Among all of the topics at the conference, food waste struck me as the most pressing subject in food right now and the one that all of us can do something about.

» READ THE ENTIRE STORY: Chef's ideas can help home cooks turn garbage into edible gold

» RELATED:  Rethinking leftovers and restaurant food waste

» MORE:  Farm-to-table has arrived, but where is the garbage going?

Statistics surrounding food waste in America are alarming: 40 percent of the food produced in this country goes to waste, according to The National Resource Defense Council.  A 2013 report by global nonprofit BSR (Business for Social Responsibility) commissioned by the Food Waste Reduction Alliance  showed that this wasted food costs $750 million per year in disposal fees and translates to 33 million tons of landfill waste. And 44 percent of it, by the way, is residential food waste.

Satterfield is hardly the only person in the country who cares about curbing food waste, but he is in a better position than many to teach the rest of us some best practices.  The 2017 Best Chef: Southeast James Beard Foundation award winner  wrote "Root to Leaf," a cookbook with an eye on making the most out of produce .

Dealing with leftovers, unused odds and ends and cooking mistakes is about diverting waste into flavor. It's an opportunity for creativity rather than an automatic trash can moment.

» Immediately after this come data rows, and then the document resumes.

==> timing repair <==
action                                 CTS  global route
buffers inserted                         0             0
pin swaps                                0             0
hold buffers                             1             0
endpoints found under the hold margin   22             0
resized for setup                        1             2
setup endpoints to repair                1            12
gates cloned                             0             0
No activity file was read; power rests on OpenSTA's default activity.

Here are Satterfield's cooking applications for some three dozen scraps and fading foods that most people toss into the trash:

  • Asparagus bottoms – toss in stock or hard roast and puree into a spread
  • Carrot peelings/carrot tops – fry peelings as a garnish, make carrot tops into a sauce with herbs
  • Fennel fronds, fennel stalks – fronds into an herbal sauce, as garnish, thinly slice fennel stalks and use raw or cooked
  • Lettuce cores, outer leaves – use in stocks or grill and blend into soup
  • Onion, garlic scraps/skins/roots – adds flavor to stocks
  • Leek tops – char and dehydrate, turn into leek ash powder
  • Radish greens – as component in salad, cooked with eggs, sauteed
  • Greens stems – thinly slice and cook prior to adding greens leaves, juice them, blanch them
  • Overripe berries – jam, jelly, preserves, gastrique, muddled in cocktail,
  • Corn cobs – makes sweet, flavorful broth
  • Cucumber peelings/seeds – freeze and add to smoothies, blend into chilled sauce, make cucumber water or soda
  • Overripe figs – jam/preserves or freeze and use in a later
  • Watermelon rinds – a southern tradition, make pickles after removing the peel
  • Bruised stone fruit/stone fruit pits – bake into stewed fruit, jam/preserves, use pits to start a vinegar
  • Blanch and freeze legumes – peas, beans can all be blanched and frozen if not ready to use right away
  • Overripe tomatoes – tomato water, tomato aspic, gazpacho, salsa, tomato juice, crushed tomatoes
  • Apple or pear cores/scraps/skins – clarified jelly
  • Broccoli/cauliflower stalks/leaves – cut into smaller pieces and cook with florets
  • Brussels outer leaves/scraps – add to stocks, use leaves as a raw salad or sauté
  • Fall squash seeds – brine in salt water then roast in oven, use as garnish or snack, make squash seed broth, make crunchy squash seed topping
  • Mushroom stems – flavorful stock ingredient, hard roast first for deeper flavor
  • Sweet potato greens – farmers trim away during growing season, nutritious and delicious, cook like spinach
  • Turnip tops/stems – salad, sauté, thinly slice stems and cook
  • Beet tops/stems – same as above, if young and tender, use as salad greens
  • Celery leaves – garnish, use as herb
  • Citrus peels – cook into marmalade (or just put on stove in pot of water to deodorize a room)
  • Herb stems – dice and add to a dish, pickling liquid, sauce or make an herb oil or vinaigrette
  • Whey – cocktail mixer, sauce base, pickling liquid, fermentation liquid
  • Egg whites – desserts, cocktail mixer, frittata, family meal
  • General aromatic vegetable scrap – save in one central location for stock prep
  • Poultry scraps – bones for stock, scrap for family meal
  • Duck scrap/tenders – special app, make a jus,
  • Pork scraps/bones – scrap for sausage, bones for stock
  • Beef scraps – scrap for burgers, bones for stock
  • Fish scraps/bones – scrap for fish tacos (family meal) or tartar or crudo, bones for fume, pick meat off of collar and cheeks and make fish app

Explore where to eat in Atlanta with the AJC’s Spring Dining Guide

Read more stories like this by   liking Atlanta Restaurant Scene on Facebook, following @ATLDiningNews on Twitter   and   @ajcdining on Instagram.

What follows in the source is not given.